**TO DO:** Return all lines in the material below that contain "inverters".

**DATA IN THIS EXERCISE:**
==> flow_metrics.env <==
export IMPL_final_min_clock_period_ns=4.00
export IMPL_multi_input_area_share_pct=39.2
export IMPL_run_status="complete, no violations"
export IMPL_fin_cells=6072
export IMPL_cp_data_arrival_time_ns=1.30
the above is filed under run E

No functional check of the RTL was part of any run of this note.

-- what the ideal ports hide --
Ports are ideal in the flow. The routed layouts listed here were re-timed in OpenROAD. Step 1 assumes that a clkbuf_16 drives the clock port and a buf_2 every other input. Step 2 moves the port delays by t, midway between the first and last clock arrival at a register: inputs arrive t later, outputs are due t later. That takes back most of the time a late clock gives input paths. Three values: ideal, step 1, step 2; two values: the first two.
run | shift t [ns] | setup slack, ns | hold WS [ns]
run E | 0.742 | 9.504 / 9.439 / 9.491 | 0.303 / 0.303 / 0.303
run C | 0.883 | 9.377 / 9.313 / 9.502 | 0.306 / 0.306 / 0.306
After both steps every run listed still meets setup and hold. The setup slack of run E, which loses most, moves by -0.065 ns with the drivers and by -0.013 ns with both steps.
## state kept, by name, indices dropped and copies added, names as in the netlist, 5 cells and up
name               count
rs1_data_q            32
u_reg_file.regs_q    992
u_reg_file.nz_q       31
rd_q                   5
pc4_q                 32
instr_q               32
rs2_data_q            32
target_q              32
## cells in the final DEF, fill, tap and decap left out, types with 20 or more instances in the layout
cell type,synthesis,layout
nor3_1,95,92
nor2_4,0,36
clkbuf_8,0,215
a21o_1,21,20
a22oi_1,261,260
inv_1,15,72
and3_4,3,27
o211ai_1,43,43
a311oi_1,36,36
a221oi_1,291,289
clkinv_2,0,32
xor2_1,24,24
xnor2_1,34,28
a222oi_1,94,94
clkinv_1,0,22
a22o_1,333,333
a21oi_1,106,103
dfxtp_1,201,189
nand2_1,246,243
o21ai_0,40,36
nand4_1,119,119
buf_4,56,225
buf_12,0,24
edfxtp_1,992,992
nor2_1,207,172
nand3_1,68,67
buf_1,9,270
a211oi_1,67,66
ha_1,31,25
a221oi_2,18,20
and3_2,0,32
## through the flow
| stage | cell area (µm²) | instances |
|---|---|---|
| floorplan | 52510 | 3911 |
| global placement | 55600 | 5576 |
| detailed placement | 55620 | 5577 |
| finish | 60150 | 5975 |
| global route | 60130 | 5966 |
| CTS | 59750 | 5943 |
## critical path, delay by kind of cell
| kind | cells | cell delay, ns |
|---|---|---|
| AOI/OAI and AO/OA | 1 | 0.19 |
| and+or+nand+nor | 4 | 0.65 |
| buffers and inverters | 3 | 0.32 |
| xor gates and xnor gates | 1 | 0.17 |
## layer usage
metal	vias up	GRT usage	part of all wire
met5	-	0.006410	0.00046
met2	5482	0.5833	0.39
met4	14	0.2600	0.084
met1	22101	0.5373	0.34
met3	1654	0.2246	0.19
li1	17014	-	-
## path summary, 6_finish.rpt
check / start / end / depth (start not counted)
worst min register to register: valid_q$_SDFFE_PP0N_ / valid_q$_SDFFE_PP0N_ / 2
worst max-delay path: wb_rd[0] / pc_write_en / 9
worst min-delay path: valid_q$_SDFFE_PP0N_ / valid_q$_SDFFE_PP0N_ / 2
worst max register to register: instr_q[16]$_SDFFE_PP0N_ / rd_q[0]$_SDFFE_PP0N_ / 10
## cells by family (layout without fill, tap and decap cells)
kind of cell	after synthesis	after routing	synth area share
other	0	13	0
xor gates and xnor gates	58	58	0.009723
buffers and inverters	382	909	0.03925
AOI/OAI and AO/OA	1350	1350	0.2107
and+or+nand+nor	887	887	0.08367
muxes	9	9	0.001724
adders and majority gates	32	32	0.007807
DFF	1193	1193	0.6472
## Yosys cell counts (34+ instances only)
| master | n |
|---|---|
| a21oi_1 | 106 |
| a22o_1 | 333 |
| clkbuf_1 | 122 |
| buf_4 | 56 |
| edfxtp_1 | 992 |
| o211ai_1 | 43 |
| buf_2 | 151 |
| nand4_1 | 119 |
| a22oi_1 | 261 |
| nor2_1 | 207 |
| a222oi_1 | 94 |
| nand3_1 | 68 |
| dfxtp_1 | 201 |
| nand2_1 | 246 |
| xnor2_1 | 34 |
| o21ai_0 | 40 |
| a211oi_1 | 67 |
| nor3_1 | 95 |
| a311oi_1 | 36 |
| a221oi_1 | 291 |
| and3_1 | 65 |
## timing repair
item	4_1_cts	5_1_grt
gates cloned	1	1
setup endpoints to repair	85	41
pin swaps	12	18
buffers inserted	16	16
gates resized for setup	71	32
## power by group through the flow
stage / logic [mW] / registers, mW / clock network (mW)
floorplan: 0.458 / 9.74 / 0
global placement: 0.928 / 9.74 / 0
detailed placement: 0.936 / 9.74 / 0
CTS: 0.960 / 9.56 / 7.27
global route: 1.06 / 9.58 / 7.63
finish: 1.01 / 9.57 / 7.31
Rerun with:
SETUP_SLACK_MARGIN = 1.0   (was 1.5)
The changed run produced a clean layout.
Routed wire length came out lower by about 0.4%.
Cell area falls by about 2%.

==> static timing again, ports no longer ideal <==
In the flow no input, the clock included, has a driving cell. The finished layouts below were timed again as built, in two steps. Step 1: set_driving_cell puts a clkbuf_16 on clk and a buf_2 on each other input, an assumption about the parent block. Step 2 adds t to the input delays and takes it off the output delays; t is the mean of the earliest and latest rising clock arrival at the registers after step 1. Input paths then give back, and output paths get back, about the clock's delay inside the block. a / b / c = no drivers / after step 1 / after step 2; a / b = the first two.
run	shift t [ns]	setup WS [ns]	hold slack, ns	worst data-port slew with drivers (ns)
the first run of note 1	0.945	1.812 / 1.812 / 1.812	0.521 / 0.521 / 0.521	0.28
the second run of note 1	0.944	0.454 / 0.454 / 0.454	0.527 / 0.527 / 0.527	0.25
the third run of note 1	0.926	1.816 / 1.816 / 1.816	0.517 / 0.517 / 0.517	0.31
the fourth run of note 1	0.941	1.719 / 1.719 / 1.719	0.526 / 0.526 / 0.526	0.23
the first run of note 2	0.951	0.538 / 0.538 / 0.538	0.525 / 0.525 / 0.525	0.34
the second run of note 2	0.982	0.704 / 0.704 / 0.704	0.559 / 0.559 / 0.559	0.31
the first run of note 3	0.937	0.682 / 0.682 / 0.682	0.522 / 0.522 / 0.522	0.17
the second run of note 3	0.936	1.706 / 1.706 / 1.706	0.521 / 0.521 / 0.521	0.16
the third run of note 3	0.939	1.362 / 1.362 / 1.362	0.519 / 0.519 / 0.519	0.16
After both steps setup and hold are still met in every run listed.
From an optimization exercise on the open Yosys and OpenROAD flow, aimed at a short achievable clock period and few clock cycles; shortcuts taken in it are not production practice. Function was checked by simulation only, so behaviour that the tests miss may differ from the original. Power figures rest on the tool's default switching activity, not on a simulated workload.

## flow/design.v (module list and top-level ports; edited modules follow where they fit)
// module rv_decoder: 181 lines
// module rv_alu: 131 lines
// module rv_zero32: 6 lines
// module rv_eq32: 7 lines
// module rv_g_a21oi: 3 lines
// module rv_g_o21ai: 3 lines
// module rv_g_nand2: 3 lines
// module rv_g_nor2: 3 lines
// module rv_g_a22oi: 3 lines
// module rv_g_a222oi: 4 lines
// module rv_g_nand2r: 3 lines
// module rv_g_and2n: 3 lines
// module rv_g_nand3: 3 lines
// module rv_g_nand4: 3 lines
// module rv_g_inv: 3 lines
// module rv_g_xor2: 3 lines
// module rv_g_xnor2: 3 lines
// module rv_add: 59 lines
// module rv_regfile: 32 lines
// module rv_rf_read: 25 lines
// module rv_lsu: 233 lines
// module rv_align: 22 lines
// module rv_stfmt: 13 lines
// module rv_mux2: 10 lines
// module rv_reg: 11 lines
// module rv_reg_r: 17 lines
// module rv_pcinc: 16 lines
// module rv_ftarget: 34 lines
// module rv_auipc_hi: 14 lines
// module rv_jrtarget: 18 lines
// module rv_sel5: 21 lines
// module rv_add2: 7 lines
// module rv_sel4: 18 lines
// module rv_fetch: 312 lines
// module rv_orsel31: 20 lines
// module rv_ctrl: 65 lines
// module rv_core: 489 lines
module rv_core #(
  parameter logic [31:0] boot_addr = 32'h0000_1000,
  parameter logic [31:0] trap_addr = 32'h0000_0100,
  parameter int unsigned num_req   = 3,
  parameter int unsigned num_loads = 4
) (
  input  logic        clk_i,
  input  logic        rst_i,
  output logic [31:0] inst_addr_o,
  input  logic [31:0] inst_data_i,
  output logic        inst_valid_o,
  input  logic        inst_ready_i,
  output logic [31:0] data_qaddr_o,
  output logic        data_qwrite_o,
  output logic [31:0] data_qdata_o,
  output logic [3:0]  data_qstrb_o,
  output logic        data_qvalid_o,
  input  logic        data_qready_i,
  input  logic [31:0] data_pdata_i,
  input  logic        data_pvalid_i
);
  // ...
==> flow/flow/run.sh <==
#!/bin/bash
# Standard layout, with timing repair aimed well below the design's period.
set -euo pipefail
bash standard.sh SETUP_SLACK_MARGIN=9.0 finish > flow_standard.log 2>&1
==> flow/standard.sh <==
#!/bin/bash
# synth_recipe.tcl (not shown) runs the flow's synth.tcl, then flattens the netlist and writes it again
# the make line also repeats each setting of config.mk as NAME=value (left out here)
make -C /OpenROAD-flow-scripts/flow DESIGN_CONFIG=/design/flow/config.mk WORK_HOME=/design/flow/orfs CLKGATE_MAP_FILE= SYNTH_SCRIPT=/design/flow/synth_recipe.tcl "${@:-finish}"
==> flow/config.mk <==
export PLATFORM = sky130hd
export DESIGN_NAME = rv_core
export DESIGN_NICKNAME = rv_core
export VERILOG_FILES = /design/flow/design.v
export SDC_FILE = /design/flow/constraint.sdc
export NUM_CORES = 8
export LEC_CHECK = 0
export ABC_CLOCK_PERIOD_IN_PS = 3500
export CAP_MARGIN = 40
export CORE_MARGIN = 2
export CORE_UTILIZATION = 56
export SLEW_MARGIN = 40
export SYNTH_HIERARCHICAL = 1
==> flow/constraint.sdc <==
create_clock -name core_clock -period 12.5 [get_ports {clk_i}]
set_input_delay 2.5000 -clock core_clock [delete_from_list [all_inputs] [get_ports {clk_i}]]
set_output_delay 2.5000 -clock core_clock [all_outputs]
set_load 0.01 [all_outputs]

**RESULT BELOW:**
| buffers and inverters | 3 | 0.32 |
buffers and inverters	382	909	0.03925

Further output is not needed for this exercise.